Activity: Count only the lines of the records that hold "between", then give the number without any other words.

Saved entries:
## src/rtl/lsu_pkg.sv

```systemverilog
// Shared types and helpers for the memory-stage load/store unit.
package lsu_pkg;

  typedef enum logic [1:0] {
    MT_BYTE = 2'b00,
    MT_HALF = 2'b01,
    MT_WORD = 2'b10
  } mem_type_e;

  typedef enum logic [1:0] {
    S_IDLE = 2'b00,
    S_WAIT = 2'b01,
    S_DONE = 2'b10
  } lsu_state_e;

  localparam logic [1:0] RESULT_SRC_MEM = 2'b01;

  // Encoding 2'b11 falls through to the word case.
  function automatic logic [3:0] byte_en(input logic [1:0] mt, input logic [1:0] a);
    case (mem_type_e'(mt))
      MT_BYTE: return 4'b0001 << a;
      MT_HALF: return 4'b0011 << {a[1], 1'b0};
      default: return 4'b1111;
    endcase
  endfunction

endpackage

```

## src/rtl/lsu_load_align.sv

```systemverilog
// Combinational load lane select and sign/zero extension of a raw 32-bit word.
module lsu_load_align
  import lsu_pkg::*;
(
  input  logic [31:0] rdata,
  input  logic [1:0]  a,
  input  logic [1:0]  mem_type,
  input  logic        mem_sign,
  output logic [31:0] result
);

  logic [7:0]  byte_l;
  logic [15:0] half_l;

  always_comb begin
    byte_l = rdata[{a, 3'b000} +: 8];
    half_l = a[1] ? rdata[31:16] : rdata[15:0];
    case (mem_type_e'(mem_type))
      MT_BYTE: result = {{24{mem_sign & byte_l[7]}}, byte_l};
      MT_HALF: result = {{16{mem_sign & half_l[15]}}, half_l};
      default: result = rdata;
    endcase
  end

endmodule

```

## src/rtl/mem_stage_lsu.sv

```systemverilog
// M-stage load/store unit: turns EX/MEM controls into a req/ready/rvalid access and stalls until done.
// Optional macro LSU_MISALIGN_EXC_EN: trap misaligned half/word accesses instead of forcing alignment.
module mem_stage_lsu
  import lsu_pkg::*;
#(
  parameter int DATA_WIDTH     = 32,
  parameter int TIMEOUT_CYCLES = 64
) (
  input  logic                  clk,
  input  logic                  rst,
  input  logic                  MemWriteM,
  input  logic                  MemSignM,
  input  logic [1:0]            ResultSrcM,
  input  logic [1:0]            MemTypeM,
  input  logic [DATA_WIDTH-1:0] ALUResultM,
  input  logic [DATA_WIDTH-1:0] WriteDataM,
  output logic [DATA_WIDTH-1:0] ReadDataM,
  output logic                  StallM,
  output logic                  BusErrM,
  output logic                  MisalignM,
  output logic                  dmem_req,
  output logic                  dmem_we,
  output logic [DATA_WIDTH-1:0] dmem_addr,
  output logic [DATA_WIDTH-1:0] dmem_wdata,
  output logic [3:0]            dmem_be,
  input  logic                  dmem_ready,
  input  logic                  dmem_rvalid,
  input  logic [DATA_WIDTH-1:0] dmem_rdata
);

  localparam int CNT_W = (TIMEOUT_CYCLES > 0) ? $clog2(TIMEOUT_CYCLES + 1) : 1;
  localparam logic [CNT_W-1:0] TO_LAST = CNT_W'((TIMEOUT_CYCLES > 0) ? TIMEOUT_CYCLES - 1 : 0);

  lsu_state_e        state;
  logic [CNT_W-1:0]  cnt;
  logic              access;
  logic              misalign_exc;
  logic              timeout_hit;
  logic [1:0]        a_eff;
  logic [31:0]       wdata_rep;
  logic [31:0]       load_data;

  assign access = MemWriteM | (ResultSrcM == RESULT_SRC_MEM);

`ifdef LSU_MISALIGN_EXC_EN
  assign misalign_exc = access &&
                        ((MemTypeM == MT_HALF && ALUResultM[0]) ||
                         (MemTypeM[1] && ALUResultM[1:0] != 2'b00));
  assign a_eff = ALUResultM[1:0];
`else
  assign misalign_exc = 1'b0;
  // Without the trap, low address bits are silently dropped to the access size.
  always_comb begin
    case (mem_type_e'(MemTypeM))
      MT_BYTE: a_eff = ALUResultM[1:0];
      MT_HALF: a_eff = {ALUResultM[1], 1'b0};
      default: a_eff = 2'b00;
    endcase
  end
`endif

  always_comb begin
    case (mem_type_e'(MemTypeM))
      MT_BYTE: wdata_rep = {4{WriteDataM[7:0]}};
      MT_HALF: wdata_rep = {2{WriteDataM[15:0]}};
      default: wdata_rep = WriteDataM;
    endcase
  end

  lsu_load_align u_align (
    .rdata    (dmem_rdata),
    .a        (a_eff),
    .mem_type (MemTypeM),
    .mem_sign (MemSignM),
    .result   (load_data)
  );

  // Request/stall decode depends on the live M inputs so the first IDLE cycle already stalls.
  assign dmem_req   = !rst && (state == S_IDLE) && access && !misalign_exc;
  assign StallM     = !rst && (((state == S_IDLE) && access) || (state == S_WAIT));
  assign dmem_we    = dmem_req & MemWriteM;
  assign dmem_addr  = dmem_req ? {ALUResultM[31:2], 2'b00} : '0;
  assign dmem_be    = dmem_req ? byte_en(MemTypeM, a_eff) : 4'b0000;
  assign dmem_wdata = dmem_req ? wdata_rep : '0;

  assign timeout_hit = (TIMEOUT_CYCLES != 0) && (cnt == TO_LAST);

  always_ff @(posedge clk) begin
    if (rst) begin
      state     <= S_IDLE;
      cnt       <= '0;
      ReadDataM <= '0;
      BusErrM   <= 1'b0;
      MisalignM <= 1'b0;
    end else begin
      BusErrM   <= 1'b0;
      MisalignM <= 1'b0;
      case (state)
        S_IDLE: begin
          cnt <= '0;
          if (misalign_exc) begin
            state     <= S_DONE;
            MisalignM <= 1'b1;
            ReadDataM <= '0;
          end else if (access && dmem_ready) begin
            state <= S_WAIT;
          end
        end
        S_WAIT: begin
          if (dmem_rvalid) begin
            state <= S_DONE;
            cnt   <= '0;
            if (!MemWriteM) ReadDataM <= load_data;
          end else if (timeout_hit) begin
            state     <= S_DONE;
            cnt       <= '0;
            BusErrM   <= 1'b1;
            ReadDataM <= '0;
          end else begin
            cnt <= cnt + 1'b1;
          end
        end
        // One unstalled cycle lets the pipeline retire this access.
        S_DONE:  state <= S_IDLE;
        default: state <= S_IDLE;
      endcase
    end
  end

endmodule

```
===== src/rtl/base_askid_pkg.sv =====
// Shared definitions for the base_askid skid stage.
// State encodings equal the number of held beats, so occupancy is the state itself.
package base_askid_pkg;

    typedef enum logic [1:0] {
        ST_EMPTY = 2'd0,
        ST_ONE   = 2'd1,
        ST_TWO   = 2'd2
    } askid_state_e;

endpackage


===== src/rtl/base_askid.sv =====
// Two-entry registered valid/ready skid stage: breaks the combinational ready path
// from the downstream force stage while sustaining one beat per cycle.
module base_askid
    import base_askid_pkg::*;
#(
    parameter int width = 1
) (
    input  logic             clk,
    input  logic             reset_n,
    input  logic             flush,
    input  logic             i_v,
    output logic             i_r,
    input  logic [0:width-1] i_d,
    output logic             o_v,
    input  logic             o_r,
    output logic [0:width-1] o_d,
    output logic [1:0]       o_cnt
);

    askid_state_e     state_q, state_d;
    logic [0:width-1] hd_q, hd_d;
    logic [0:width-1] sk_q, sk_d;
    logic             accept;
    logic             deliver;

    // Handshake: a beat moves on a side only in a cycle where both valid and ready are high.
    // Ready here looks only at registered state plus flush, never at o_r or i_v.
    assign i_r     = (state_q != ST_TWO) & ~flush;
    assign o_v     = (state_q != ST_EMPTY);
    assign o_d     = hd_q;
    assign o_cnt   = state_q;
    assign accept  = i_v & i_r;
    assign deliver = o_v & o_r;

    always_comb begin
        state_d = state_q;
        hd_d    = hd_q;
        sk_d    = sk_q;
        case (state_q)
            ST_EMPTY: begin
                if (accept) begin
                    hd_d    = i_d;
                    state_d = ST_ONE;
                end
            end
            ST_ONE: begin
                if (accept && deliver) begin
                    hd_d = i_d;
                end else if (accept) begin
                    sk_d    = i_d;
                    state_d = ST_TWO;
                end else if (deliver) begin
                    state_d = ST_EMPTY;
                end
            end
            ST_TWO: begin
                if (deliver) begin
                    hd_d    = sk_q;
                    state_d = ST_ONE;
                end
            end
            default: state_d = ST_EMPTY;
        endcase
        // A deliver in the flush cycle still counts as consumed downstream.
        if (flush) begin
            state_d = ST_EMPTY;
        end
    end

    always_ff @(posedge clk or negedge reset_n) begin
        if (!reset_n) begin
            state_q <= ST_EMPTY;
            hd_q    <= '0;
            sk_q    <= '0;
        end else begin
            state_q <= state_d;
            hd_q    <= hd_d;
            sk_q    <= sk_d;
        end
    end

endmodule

--

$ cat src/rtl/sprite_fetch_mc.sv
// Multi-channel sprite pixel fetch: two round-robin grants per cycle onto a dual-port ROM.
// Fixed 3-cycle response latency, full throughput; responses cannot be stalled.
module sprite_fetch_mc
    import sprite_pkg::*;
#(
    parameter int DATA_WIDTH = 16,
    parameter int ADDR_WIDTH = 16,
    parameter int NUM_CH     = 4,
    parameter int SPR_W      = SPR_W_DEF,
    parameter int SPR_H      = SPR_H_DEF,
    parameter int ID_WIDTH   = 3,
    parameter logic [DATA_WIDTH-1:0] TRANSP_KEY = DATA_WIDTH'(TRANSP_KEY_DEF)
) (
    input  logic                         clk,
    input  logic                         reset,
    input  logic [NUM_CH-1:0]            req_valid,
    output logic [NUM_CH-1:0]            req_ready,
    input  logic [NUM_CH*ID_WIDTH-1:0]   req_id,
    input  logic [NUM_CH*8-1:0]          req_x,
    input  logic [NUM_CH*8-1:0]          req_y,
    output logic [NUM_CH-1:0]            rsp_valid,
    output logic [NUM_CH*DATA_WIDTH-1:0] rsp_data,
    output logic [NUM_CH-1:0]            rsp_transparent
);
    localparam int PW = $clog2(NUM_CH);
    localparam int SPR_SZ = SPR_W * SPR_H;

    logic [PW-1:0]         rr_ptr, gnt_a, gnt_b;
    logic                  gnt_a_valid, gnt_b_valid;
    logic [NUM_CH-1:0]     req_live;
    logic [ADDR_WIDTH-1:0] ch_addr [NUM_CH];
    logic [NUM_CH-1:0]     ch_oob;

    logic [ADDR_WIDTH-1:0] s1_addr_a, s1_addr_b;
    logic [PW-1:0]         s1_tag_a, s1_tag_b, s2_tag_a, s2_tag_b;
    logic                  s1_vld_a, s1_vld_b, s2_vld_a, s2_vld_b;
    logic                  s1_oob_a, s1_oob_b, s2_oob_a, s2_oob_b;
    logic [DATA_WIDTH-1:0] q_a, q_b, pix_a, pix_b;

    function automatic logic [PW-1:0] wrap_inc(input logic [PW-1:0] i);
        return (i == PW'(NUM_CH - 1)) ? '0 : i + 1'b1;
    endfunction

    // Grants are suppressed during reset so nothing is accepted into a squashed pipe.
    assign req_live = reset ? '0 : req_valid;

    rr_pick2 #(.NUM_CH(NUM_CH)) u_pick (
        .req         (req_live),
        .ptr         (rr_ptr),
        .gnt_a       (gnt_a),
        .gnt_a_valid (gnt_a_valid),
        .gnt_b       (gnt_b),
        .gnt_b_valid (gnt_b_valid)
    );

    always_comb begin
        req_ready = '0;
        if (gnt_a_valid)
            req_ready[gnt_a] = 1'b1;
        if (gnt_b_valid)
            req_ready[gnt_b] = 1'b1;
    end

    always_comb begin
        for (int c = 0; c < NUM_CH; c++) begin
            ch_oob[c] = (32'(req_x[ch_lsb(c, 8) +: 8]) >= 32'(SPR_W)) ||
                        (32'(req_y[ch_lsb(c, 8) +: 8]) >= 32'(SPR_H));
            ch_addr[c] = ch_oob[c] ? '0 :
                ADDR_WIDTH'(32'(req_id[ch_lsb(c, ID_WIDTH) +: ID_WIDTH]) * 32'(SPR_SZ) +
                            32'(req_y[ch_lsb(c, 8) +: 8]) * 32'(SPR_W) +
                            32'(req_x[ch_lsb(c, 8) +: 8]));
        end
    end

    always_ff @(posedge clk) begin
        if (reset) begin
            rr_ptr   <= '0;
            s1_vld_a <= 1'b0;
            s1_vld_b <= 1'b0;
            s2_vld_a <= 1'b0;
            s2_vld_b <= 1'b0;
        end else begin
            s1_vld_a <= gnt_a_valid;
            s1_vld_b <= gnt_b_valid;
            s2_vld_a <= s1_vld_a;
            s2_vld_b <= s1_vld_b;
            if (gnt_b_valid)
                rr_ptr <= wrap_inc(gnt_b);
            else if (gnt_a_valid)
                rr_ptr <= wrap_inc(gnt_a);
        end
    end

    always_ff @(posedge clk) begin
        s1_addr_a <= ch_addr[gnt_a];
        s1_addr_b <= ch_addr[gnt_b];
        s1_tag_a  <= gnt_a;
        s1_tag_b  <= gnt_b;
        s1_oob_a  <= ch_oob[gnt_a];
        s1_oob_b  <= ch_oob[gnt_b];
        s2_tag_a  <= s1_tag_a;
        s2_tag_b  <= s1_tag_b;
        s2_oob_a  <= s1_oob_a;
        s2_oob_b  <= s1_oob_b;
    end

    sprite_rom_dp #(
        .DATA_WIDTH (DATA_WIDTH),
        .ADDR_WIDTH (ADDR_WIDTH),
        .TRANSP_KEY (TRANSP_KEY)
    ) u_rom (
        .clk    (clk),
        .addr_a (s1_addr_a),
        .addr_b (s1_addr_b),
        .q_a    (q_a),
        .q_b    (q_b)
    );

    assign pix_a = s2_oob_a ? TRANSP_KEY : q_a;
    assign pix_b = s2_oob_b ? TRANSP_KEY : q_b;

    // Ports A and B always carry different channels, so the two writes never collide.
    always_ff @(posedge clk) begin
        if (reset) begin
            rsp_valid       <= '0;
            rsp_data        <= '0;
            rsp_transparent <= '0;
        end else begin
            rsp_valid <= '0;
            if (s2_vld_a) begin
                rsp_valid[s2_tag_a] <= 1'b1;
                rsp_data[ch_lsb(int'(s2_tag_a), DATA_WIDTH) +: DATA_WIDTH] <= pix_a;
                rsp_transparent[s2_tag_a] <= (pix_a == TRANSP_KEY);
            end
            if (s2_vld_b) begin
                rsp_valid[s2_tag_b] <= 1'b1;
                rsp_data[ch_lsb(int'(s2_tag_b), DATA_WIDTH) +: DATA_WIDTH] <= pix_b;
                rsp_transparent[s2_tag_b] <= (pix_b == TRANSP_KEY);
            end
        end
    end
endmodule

--

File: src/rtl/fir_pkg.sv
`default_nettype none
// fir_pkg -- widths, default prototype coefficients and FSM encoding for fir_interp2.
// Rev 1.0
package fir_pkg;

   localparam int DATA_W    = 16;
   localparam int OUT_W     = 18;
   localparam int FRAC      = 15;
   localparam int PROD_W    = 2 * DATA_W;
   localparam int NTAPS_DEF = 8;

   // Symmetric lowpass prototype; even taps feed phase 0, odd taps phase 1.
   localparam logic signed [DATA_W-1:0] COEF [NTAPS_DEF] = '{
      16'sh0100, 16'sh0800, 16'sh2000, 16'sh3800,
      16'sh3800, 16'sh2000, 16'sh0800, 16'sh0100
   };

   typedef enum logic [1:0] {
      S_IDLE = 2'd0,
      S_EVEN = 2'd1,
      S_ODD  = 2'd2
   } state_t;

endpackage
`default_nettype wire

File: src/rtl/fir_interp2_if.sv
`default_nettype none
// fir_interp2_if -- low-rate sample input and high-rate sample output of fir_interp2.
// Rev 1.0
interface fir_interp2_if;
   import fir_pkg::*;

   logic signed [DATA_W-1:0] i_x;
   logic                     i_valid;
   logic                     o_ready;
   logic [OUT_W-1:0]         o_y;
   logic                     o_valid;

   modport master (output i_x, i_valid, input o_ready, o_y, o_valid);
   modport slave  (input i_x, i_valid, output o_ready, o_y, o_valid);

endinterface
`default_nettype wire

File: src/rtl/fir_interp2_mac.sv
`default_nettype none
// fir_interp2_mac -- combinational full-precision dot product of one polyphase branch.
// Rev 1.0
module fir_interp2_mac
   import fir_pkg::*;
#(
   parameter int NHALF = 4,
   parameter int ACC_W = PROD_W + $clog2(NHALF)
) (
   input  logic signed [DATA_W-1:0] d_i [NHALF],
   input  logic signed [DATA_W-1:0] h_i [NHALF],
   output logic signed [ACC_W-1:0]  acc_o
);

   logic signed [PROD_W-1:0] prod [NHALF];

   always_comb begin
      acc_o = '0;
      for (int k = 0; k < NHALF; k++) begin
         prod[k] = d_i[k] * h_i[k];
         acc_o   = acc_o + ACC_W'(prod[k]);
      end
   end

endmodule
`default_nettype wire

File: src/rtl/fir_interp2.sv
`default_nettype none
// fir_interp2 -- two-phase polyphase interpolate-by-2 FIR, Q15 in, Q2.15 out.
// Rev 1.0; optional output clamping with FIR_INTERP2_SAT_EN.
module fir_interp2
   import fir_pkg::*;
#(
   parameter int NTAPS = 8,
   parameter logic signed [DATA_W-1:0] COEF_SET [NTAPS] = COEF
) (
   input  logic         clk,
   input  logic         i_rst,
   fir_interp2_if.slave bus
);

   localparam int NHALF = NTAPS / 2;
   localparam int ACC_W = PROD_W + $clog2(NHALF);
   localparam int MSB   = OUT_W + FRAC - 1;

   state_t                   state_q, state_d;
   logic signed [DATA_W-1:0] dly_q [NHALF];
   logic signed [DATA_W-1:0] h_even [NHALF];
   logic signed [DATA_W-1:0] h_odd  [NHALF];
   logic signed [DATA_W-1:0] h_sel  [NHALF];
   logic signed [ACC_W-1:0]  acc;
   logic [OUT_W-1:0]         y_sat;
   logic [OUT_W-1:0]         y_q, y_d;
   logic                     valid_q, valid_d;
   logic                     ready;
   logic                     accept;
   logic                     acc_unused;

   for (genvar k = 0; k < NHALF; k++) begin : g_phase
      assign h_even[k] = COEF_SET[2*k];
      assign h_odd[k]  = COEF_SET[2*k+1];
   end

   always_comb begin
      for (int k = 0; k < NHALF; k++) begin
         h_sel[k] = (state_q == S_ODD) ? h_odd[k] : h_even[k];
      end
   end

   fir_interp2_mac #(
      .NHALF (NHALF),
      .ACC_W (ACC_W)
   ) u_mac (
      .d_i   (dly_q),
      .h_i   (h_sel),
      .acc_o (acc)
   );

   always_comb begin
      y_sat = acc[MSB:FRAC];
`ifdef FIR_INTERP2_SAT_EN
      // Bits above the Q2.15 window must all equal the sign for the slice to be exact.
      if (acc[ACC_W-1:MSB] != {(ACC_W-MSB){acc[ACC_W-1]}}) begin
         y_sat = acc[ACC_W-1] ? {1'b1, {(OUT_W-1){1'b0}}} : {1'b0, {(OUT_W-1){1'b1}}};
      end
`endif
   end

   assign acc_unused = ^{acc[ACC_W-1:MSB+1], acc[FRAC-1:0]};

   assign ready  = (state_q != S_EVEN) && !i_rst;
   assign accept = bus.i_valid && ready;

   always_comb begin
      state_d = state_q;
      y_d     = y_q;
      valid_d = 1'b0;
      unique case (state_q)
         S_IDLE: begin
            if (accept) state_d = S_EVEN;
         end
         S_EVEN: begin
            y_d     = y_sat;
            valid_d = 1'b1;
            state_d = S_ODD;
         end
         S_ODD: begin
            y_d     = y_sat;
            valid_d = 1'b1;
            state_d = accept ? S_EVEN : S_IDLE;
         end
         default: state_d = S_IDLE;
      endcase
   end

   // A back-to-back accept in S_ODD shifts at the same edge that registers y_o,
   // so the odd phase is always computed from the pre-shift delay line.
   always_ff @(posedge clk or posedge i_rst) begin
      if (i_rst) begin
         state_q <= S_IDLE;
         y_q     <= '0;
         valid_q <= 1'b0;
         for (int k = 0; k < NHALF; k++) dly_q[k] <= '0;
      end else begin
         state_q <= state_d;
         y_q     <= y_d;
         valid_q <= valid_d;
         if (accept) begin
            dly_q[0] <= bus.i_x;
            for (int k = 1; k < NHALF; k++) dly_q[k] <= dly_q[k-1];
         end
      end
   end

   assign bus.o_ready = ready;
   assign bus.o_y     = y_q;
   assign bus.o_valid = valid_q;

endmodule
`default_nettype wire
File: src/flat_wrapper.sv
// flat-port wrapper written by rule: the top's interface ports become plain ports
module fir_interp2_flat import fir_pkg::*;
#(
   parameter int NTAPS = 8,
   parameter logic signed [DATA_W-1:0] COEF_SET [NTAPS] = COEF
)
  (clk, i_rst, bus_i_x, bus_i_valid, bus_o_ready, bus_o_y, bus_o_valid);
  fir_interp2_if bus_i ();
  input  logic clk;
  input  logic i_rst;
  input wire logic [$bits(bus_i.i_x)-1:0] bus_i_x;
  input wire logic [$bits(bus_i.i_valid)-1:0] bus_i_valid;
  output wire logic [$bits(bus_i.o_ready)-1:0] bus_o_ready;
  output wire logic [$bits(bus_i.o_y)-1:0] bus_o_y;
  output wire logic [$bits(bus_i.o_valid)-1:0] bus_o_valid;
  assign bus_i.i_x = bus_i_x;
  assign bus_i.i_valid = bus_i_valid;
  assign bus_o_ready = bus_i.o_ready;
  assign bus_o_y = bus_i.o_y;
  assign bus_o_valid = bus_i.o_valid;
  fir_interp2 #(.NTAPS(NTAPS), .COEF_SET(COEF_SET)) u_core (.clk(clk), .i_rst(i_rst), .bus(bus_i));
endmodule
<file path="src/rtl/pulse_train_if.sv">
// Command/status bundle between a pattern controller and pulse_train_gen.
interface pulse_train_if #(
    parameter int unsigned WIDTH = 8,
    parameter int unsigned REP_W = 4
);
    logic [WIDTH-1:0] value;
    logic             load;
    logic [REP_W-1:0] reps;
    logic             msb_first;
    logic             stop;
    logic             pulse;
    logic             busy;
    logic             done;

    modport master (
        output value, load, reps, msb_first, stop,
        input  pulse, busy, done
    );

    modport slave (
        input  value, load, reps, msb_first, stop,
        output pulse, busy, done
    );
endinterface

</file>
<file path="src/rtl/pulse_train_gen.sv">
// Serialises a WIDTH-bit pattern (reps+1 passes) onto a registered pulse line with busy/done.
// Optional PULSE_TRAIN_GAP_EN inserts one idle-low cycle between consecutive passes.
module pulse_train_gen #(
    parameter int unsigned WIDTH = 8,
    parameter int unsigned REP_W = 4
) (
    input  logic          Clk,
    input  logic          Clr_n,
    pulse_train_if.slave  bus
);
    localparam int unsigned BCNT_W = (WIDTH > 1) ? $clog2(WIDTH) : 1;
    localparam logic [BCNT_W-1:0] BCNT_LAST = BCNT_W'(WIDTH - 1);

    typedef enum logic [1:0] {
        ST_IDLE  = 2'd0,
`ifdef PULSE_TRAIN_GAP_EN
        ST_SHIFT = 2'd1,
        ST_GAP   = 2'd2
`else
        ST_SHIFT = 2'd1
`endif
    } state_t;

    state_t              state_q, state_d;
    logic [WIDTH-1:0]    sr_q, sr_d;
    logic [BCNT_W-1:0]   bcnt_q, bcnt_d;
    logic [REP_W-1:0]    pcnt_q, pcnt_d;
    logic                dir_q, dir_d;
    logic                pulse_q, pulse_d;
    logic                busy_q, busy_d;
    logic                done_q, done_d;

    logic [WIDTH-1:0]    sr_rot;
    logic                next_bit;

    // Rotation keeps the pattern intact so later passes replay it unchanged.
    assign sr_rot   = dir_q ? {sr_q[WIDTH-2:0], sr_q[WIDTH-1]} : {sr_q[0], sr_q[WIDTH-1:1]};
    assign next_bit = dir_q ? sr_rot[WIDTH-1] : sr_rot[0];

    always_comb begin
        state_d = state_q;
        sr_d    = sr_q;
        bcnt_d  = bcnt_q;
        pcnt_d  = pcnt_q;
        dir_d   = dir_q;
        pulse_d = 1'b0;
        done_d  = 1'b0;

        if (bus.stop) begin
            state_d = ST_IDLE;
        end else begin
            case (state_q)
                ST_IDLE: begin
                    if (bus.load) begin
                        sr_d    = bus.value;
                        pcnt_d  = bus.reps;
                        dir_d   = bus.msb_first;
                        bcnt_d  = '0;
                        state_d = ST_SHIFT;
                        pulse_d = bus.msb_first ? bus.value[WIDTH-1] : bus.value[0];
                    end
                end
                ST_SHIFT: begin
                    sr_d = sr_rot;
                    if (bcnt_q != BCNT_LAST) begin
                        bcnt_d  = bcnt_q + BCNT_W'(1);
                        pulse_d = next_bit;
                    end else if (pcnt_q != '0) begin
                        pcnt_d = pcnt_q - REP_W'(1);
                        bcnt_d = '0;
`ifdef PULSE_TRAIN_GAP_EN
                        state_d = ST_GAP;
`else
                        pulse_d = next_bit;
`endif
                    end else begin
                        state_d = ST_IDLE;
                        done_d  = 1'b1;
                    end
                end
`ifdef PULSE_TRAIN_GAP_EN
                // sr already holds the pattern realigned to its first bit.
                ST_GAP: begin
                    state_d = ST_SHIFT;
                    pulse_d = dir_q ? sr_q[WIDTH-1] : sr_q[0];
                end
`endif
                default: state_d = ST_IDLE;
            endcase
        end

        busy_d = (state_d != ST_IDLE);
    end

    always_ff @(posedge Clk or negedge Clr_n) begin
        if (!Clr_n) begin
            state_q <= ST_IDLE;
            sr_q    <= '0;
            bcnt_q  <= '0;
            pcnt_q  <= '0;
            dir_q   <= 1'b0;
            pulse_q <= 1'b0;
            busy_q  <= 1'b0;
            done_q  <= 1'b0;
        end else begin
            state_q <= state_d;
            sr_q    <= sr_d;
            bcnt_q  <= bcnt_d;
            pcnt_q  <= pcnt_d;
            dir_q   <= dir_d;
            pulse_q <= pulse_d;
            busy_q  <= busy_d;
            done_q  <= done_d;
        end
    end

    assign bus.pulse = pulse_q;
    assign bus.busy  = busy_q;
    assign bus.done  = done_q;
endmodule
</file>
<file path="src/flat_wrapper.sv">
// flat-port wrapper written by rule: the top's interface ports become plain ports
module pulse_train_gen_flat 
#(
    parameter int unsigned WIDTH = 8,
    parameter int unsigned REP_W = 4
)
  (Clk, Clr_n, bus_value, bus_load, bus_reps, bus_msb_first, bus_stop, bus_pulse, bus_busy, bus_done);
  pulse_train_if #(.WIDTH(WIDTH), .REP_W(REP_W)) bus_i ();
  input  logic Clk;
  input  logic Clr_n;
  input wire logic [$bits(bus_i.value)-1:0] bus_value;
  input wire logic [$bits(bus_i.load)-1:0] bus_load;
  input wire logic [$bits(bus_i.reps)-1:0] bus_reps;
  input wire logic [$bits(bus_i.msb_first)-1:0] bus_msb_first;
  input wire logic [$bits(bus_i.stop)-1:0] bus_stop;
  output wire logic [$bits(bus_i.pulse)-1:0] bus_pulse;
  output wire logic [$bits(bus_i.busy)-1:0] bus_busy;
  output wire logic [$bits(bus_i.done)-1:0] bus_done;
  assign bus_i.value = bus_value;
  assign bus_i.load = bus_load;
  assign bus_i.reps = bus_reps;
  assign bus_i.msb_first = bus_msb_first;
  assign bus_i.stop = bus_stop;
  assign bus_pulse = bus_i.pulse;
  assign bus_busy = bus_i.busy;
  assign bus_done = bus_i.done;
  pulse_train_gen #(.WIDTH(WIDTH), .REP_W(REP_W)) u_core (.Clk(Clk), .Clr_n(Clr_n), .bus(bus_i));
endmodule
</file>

The completed task: 2